18th-century British noblewoman

Seymour Dorothy Fleming (5 October 1758 – 9 September 1818), styled Lady Worsley from 1775 to 1805, was a member of the British gentry, notable for her involvement in a high-profile criminal conversation trial.

== Early life and family ==
Fleming was the younger daughter and coheir of the Irish-born Sir John Fleming, 1st Baronet (d. 1763), of Brompton Park (aka Hale House, Cromwell House), Middlesex, and his wife, Jane Coleman (d. 1811).

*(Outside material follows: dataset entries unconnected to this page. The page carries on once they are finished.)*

$ cat src/rtl/bcpu_pkg.sv
package bcpu_pkg;

  // machine sizes
  localparam int NUM_REGS    = 8;
  localparam int MEM_DEPTH   = 65536;
  localparam int NUM_PORTS   = 256;
  localparam int REG_AW      = $clog2(NUM_REGS);
  localparam int MEM_AW      = $clog2(MEM_DEPTH);
  localparam int PORT_AW     = $clog2(NUM_PORTS);

  // front to back queue
  localparam int QUEUE_DEPTH = 4;
  localparam int QUEUE_AW    = $clog2(QUEUE_DEPTH);

  // stack pointer value after reset
  localparam logic [15:0] SP_RESET = 16'hFFFF;

  // command codes as they arrive on the input word
  typedef enum logic [3:0] {
    CMD_MW   = 4'd0,
    CMD_LW   = 4'd1,
    CMD_SW   = 4'd2,
    CMD_PUSH = 4'd3,
    CMD_POP  = 4'd4,
    CMD_LDA  = 4'd5,
    CMD_JNZ  = 4'd6,
    CMD_INB  = 4'd7,
    CMD_OUTB = 4'd8,
    CMD_ADD  = 4'd9,
    CMD_ADC  = 4'd10,
    CMD_AND  = 4'd11,
    CMD_OR   = 4'd12,
    CMD_NOR  = 4'd13,
    CMD_CMP  = 4'd14
  } cmd_t;

  // internal operation class, including a no-op for undefined codes
  typedef enum logic [3:0] {
    OP_NOP,
    OP_MOVI,
    OP_LOAD,
    OP_STORE,
    OP_PUSH,
    OP_POP,
    OP_LDHL,
    OP_JNZ,
    OP_IN,
    OP_OUT,
    OP_ADD,
    OP_ADC,
    OP_AND,
    OP_OR,
    OP_NOR,
    OP_CMP
  } op_t;

  // decoded instruction held in the queue
  typedef struct packed {
    op_t                op;
    logic               reg_wr;
    logic               mem_wr;
    logic [REG_AW-1:0]  rsel;
    logic [7:0]         imm;
    logic [15:0]        addr;
    logic [PORT_AW-1:0] psel;
  } qent_t;

endpackage

$ cat src/rtl/bcpu_queue.sv
module bcpu_queue (
  input  logic            clk,
  input  logic            rst,
  input  logic            wr_valid,
  output logic            wr_ready,
  input  bcpu_pkg::qent_t wr_data,
  output logic            rd_valid,
  input  logic            rd_ready,
  output bcpu_pkg::qent_t rd_data
);
  import bcpu_pkg::*;

  qent_t               slots [QUEUE_DEPTH];
  logic [QUEUE_AW-1:0] wr_ptr;
  logic [QUEUE_AW-1:0] rd_ptr;
  logic [QUEUE_AW:0]   count;
  logic                push;
  logic                pop;

  assign wr_ready = (count != (QUEUE_AW+1)'(QUEUE_DEPTH));
  assign rd_valid = (count != '0);
  assign rd_data  = slots[rd_ptr];
  assign push     = wr_valid && wr_ready;
  assign pop      = rd_valid && rd_ready;

  // storage
  always_ff @(posedge clk) begin
    if (push) begin
      slots[wr_ptr] <= wr_data;
    end
  end

  // pointers and fill count
  always_ff @(posedge clk) begin
    if (rst) begin
      wr_ptr <= '0;
      rd_ptr <= '0;
      count  <= '0;
    end else begin
      if (push) begin
        wr_ptr <= (wr_ptr == QUEUE_AW'(QUEUE_DEPTH - 1)) ? '0 : wr_ptr + 1'b1;
      end
      if (pop) begin
        rd_ptr <= (rd_ptr == QUEUE_AW'(QUEUE_DEPTH - 1)) ? '0 : rd_ptr + 1'b1;
      end
      if (push && !pop) begin
        count <= count + 1'b1;
      end else if (pop && !push) begin
        count <= count - 1'b1;
      end
    end
  end

endmodule

$ cat config.mk
export PLATFORM = sky130hd
export DESIGN_NAME = bcpu_queue
export DESIGN_NICKNAME = d
export VERILOG_FILES = /design/src/rtl/bcpu_pkg.sv /design/src/rtl/bcpu_queue.sv
export SDC_FILE = /design/constraint.sdc
export NUM_CORES = 1
export LEC_CHECK = 0
export BUFFER_PORTS_ARGS = -buffer_cell sky130_fd_sc_hd__buf_2
export CAP_MARGIN = 25
export CORE_MARGIN = 2
export CORE_UTILIZATION = 44
export DETAILED_ROUTE_END_ITERATION = 8
export PLACE_DENSITY = 0.66
export SETUP_SLACK_MARGIN = 0.15
export SLEW_MARGIN = 25
export SYNTH_ARGS = -nofsm -noshare
export SYNTH_HDL_FRONTEND = slang
export SYNTH_SLANG_ARGS = --single-unit
$ cat constraint.sdc
create_clock -name clk -period 2.44 [get_ports clk]
set_clock_uncertainty 0.2 [all_clocks]
set_input_delay 0.244 -clock clk [delete_from_list [all_inputs] [get_ports clk]]
set_output_delay 0.244 -clock clk [all_outputs]
set_load 0.01 [all_outputs]
$ cat config.mk
export PLATFORM = sky130hd
export DESIGN_NAME = bcpu_front_flat
export DESIGN_NICKNAME = d
export VERILOG_FILES = /design/src/rtl/bcpu_pkg.sv /design/src/rtl/bcpu_ifs.sv /design/src/rtl/bcpu_front.sv /design/src/flat_wrapper.sv
export SDC_FILE = /design/constraint.sdc
export NUM_CORES = 1
export LEC_CHECK = 0
export CORE_AREA = 2 2 39 41
export DETAILED_ROUTE_END_ITERATION = 8
export DIE_AREA = 0 0 41 43
export DONT_BUFFER_PORTS = 1
export SYNTH_ARGS = -nofsm -noshare
export SYNTH_HDL_FRONTEND = slang
export SYNTH_SLANG_ARGS = --single-unit
$ cat constraint.sdc
create_clock -name vclk -period 1.2
set_clock_uncertainty 0.1 [all_clocks]
set_input_delay 0 -clock vclk [all_inputs]
set_output_delay 0 -clock vclk [all_outputs]
set_load 0.05 [all_outputs]
$ cat src/rtl/bcpu_pkg.sv
package bcpu_pkg;

  // machine sizes
  localparam int NUM_REGS    = 8;
  localparam int MEM_DEPTH   = 65536;
  localparam int NUM_PORTS   = 256;
  localparam int REG_AW      = $clog2(NUM_REGS);
  localparam int MEM_AW      = $clog2(MEM_DEPTH);
  localparam int PORT_AW     = $clog2(NUM_PORTS);

  // front to back queue
  localparam int QUEUE_DEPTH = 4;
  localparam int QUEUE_AW    = $clog2(QUEUE_DEPTH);

  // stack pointer value after reset
  localparam logic [15:0] SP_RESET = 16'hFFFF;

  // command codes as they arrive on the input word
  typedef enum logic [3:0] {
    CMD_MW   = 4'd0,
    CMD_LW   = 4'd1,
    CMD_SW   = 4'd2,
    CMD_PUSH = 4'd3,
    CMD_POP  = 4'd4,
    CMD_LDA  = 4'd5,
    CMD_JNZ  = 4'd6,
    CMD_INB  = 4'd7,
    CMD_OUTB = 4'd8,
    CMD_ADD  = 4'd9,
    CMD_ADC  = 4'd10,
    CMD_AND  = 4'd11,
    CMD_OR   = 4'd12,
    CMD_NOR  = 4'd13,
    CMD_CMP  = 4'd14
  } cmd_t;

  // internal operation class, including a no-op for undefined codes
  typedef enum logic [3:0] {
    OP_NOP,
    OP_MOVI,
    OP_LOAD,
    OP_STORE,
    OP_PUSH,
    OP_POP,
    OP_LDHL,
    OP_JNZ,
    OP_IN,
    OP_OUT,
    OP_ADD,
    OP_ADC,
    OP_AND,
    OP_OR,
    OP_NOR,
    OP_CMP
  } op_t;

  // decoded instruction held in the queue
  typedef struct packed {
    op_t                op;
    logic               reg_wr;
    logic               mem_wr;
    logic [REG_AW-1:0]  rsel;
    logic [7:0]         imm;
    logic [15:0]        addr;
    logic [PORT_AW-1:0] psel;
  } qent_t;

endpackage

$ cat src/rtl/bcpu_ifs.sv
// instruction channel
interface bcpu_in_if;
  logic        valid;
  logic        ready;
  logic [3:0]  command;
  logic [2:0]  reg_select;
  logic [7:0]  immediate;
  logic [15:0] mem_address;
  logic [7:0]  port_number;

  modport source (
    output valid, command, reg_select, immediate, mem_address, port_number,
    input  ready
  );
  modport sink (
    input  valid, command, reg_select, immediate, mem_address, port_number,
    output ready
  );
endinterface


$ cat src/rtl/bcpu_front.sv
module bcpu_front (
  bcpu_in_if.sink        instr,
  output logic           wr_valid,
  input  logic           wr_ready,
  output bcpu_pkg::qent_t wr_data
);
  import bcpu_pkg::*;

  // handshake passes straight to the queue
  assign wr_valid    = instr.valid;
  assign instr.ready = wr_ready;

  // classify the command and pick out the operand fields
  always_comb begin
    wr_data        = '0;
    wr_data.rsel   = instr.reg_select[REG_AW-1:0];
    wr_data.imm    = instr.immediate;
    wr_data.addr   = instr.mem_address;
    wr_data.psel   = instr.port_number[PORT_AW-1:0];
    wr_data.op     = OP_NOP;
    wr_data.reg_wr = 1'b0;
    wr_data.mem_wr = 1'b0;
    unique case (cmd_t'(instr.command))
      CMD_MW: begin
        wr_data.op     = OP_MOVI;
        wr_data.reg_wr = 1'b1;
      end
      CMD_LW: begin
        wr_data.op     = OP_LOAD;
        wr_data.reg_wr = 1'b1;
      end
      CMD_SW: begin
        wr_data.op     = OP_STORE;
        wr_data.mem_wr = 1'b1;
      end
      CMD_PUSH: begin
        wr_data.op     = OP_PUSH;
        wr_data.mem_wr = 1'b1;
      end
      CMD_POP: begin
        wr_data.op     = OP_POP;
        wr_data.reg_wr = 1'b1;
      end
      CMD_LDA:  wr_data.op = OP_LDHL;
      CMD_JNZ:  wr_data.op = OP_JNZ;
      CMD_INB: begin
        wr_data.op     = OP_IN;
        wr_data.reg_wr = 1'b1;
      end
      CMD_OUTB: wr_data.op = OP_OUT;
      CMD_ADD: begin
        wr_data.op     = OP_ADD;
        wr_data.reg_wr = 1'b1;
      end
      CMD_ADC: begin
        wr_data.op     = OP_ADC;
        wr_data.reg_wr = 1'b1;
      end
      CMD_AND: begin
        wr_data.op     = OP_AND;
        wr_data.reg_wr = 1'b1;
      end
      CMD_OR: begin
        wr_data.op     = OP_OR;
        wr_data.reg_wr = 1'b1;
      end
      CMD_NOR: begin
        wr_data.op     = OP_NOR;
        wr_data.reg_wr = 1'b1;
      end
      CMD_CMP:  wr_data.op = OP_CMP;
      default:  wr_data.op = OP_NOP;
    endcase
  end

endmodule

$ cat src/flat_wrapper.sv
// flat-port wrapper written by rule: the top's interface ports become plain ports
module bcpu_front_flat import bcpu_pkg::*;
  (wr_valid, wr_ready, wr_data, instr_valid, instr_command, instr_reg_select, instr_immediate, instr_mem_address, instr_port_number, instr_ready);
  bcpu_in_if instr_i ();
  output logic wr_valid;
  input  logic wr_ready;
  output bcpu_pkg::qent_t wr_data;
  input wire logic [$bits(instr_i.valid)-1:0] instr_valid;
  input wire logic [$bits(instr_i.command)-1:0] instr_command;
  input wire logic [$bits(instr_i.reg_select)-1:0] instr_reg_select;
  input wire logic [$bits(instr_i.immediate)-1:0] instr_immediate;
  input wire logic [$bits(instr_i.mem_address)-1:0] instr_mem_address;
  input wire logic [$bits(instr_i.port_number)-1:0] instr_port_number;
  output wire logic [$bits(instr_i.ready)-1:0] instr_ready;
  assign instr_i.valid = instr_valid;
  assign instr_i.command = instr_command;
  assign instr_i.reg_select = instr_reg_select;
  assign instr_i.immediate = instr_immediate;
  assign instr_i.mem_address = instr_mem_address;
  assign instr_i.port_number = instr_port_number;
  assign instr_ready = instr_i.ready;
  bcpu_front u_core (.instr(instr_i), .wr_valid(wr_valid), .wr_ready(wr_ready), .wr_data(wr_data));
endmodule
# Word-level counts from Yosys, hierarchy flattened
# Index checks and enable logic that the tools add are counted.
dict set report totals {
  register_bits 0
  in_bits 41
  output_inout_bits 43
  word_cells 20
}
dict set report classes {
  n_eq_ne 14
  mux 3
  n_reduce_logical 3
}
# cell count
set ops {}
lappend ops {{$pmux 4 s15} 1}
lappend ops {{$eq 4x4->1 const B} 7}
lappend ops {{$eq 4x3->1 const B} 4}
lappend ops {{$reduce_or 9->1} 1}
lappend ops {{$eq 4x2->1 const B} 2}
lappend ops {{$eq 4x1->1 const B} 1}
lappend ops {{$logic_not 4->1} 1}
lappend ops {{$mux 1} 2}
lappend ops {{$reduce_or 2->1} 1}

# Longest topological paths before layout
# Gate-level depths: netlist (run 1).
dict set report logic_depth {
  ltp_word 3
  mapped_depth 4
}

# Worst setup path after synthesis (run 1)
# OpenSTA, ideal clock, no wires.
dict set report synth_timing {
  path_kind {input to output}
  start {in instr_command[1]}
  end {out wr_data[35] (netlist bit)}
  t_arrival_ns 1.336
  t_required_ns 1.100
  setup_slack_ns -0.236
  stages 2
  path_buffers 1
  path_cell_list {buf_2 -> nor3b_1}
}
# element line
set synth_rtl {}
lappend synth_rtl {{start: declaration} flat_wrapper.sv:9} ;# input wire logic [$bits(instr_i.command)-1:0] instr_command;
lappend synth_rtl {{end: declaration} flat_wrapper.sv:7} ;# output bcpu_pkg::qent_t wr_data;

# Final worst setup path (run 1)
dict set report layout_timing {
  start {in instr_port_number[5]}
  end {out wr_data[5] (netlist bit)}
}
# element line
set layout_rtl {}
lappend layout_rtl {{start: declaration} flat_wrapper.sv:13} ;# input wire logic [$bits(instr_i.port_number)-1:0] instr_port_number;
# No word-level cell between the ends.

==> impl_results.md, run 1 <==
- Status: finished, final reports clean
- Max-cap viol count: 0
- Largest net degree at the start of global routing: 9
- Peak VDD IR: 213 uV
- Setup_tns: 0 ns
- Routed WL: approximately 800 um
- Area occupied by multi-input gates: 93.8 um2
- Routability cong.: a little over 0.5
- Syn Area/Cell: 7.36 um2
- Post-synth top cells: 38 x buf_4, 3 x xnor2_1
- Initial antenna violation count: 0
- WP data required: around 1.1 ns
- First-pass GRT wire length: 821 um
- Total number of vias: slightly above 300
- Worst setup path class: in -> out
- Initial Utilization: 0.277
- Crit-path cells: dlygate4sd3_1
- Crit path buf inv count: 1
- Post-route cell area: around 530 um2
- Die H: approximately 43 um
- Peak Freq: 1.04 GHz
- Layout cells sized above 1: 0.127
- Cell taking the most area after synthesis: buf_4
- Critical Path Slowest Stage Cell: dlygate4sd3_1
- Crit path launch type: input pin
- Worst-margin pin slew: 0.508 ns
- Fin. Hold Viols: 0
- Count leader, synth: buf_4
- Power per standard cell area: roughly 850 nW/um2
- Wirelength per Cell: approximately 11 um
- Max-slew headroom: 0.660
- Delay-heaviest family, CP: buffers and inverters
- Critical path depth: 1
- Nets@finish: 98
- DRC violations left: 0
- Die width: slightly above 40 um
- Total grt overflow: 0
- Total die area: about 1800 um2
- Cells after Synth: 52
- Fin crit share: 0.798
- Area growth syn-to-layout: 37.3%
- Initial DRC Count: 0
- Placement Cell Area: 155 um2
- I/O Pins: 84
- Core area: about 1400 um2
- Unrepaired setup endpoints after global routing: no
- WHS Endpoint: wr_data[37]
- Yosys warns: 0
- Antenna-violating nets left: 0
- Vias per cell: between 4 and 5
- Diode count: 0
- Vias in the first global route: slightly above 200
- Post-synthesis cell area: about 380 um2
- Fin crit period: around 0.96 ns
- Worst Hold Launch: instr_command[0]
- Syn Nets: 93
- Leak Pwr: between 0.2 and 0.25 nW
- Final setup viols: 0
- HPWL after detailed placement: around 370 um
- Port Buffers: 0
- Row count: 14
- FILL cells: ~140
- Register area: 0 um2
- Synth unique cells: 13
- All-Layer GR Usage: 0.0629
- Seq Cell Count: 0
- Clkbuf count: 0
- Worst Hold Depth: 1
- Synth top area share: 0.745
- Crit end category: output pin
- Fin. max-slew vios: 0
- Largest cells by area after synthesis: buf_4 75%, xnor2_1 6.9%, nor3b_2 3.3%, a32oi_1 2.3%, xor2_1 2.3%
- Crit Path Max Fanout: 1
- DR pass1 iterations: 1
- Register area share after synthesis: 0
- Arrival @ worst endpoint: approximately 0.86 ns
- Hold Path Class: in -> out
- Critical Path Max Stage Delay: ~0.86 ns
[where the power goes]
| group | internal (mW) | leakage [nW] | switching [mW] | total, mW |
|---|---|---|---|---|
| clock network | 0 | 0 | 0 | 0 |
| logic | 0.118 | 0.211 | 0.329 | 0.447 |
| registers | 0 | 0 | 0 | 0 |
[layer usage]
layer | track usage | part of all wire | vias up
met4 | 0 | 0 | 0
met3 | 0.0419 | 0.30 | 0
li1 | - | - | 130
met5 | 0 | 0 | -
met2 | 0.125 | 0.48 | 50
met1 | 0.0475 | 0.21 | 122
[how the worst max path moves through the flow]
stage / from / endpoint / slack, ns
2_1_floorplan: instr_command[1] / wr_data[40] / 0.02
3_3_place_gp: instr_command[2] / wr_data[36] / 0.50
3_5_place_dp: instr_command[2] / wr_data[36] / 0.52
4_1_cts: instr_immediate[1] / wr_data[25] / 0.25
5_1_grt: instr_immediate[4] / wr_data[28] / 0.22
6_report: instr_port_number[5] / wr_data[5] / 0.24
[final cells by class]
cell class	instances	area share
well taps	16	0.0381
inverters	1	0.00714
multi-input cells	12	0.179
repair buffers	42	0.776
[layout by cell type, fill, tap and decap left out]
cell type	Yosys	layout
dlygate4sd3_1	0	37
buf_4	38	5
xnor2_1	3	3
nor3b_2	1	2
xor2_1	1	1
nand2_1	1	1
nand3_1	1	1
inv_1	1	1
a21oi_1	1	1
nor2_1	1	1
a32oi_1	1	1
o21a_1	1	1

She was probably named after her maternal grandmother, Jane Seymour, elder sister of Edward Seymour, 8th Duke of Somerset. They were younger children of Sir Edward Seymour, 5th Baronet, who was a direct descendant of Edward Seymour, 1st Duke of Somerset (c.1500–1552), the eldest brother of Jane Seymour, the third wife of King Henry VIII.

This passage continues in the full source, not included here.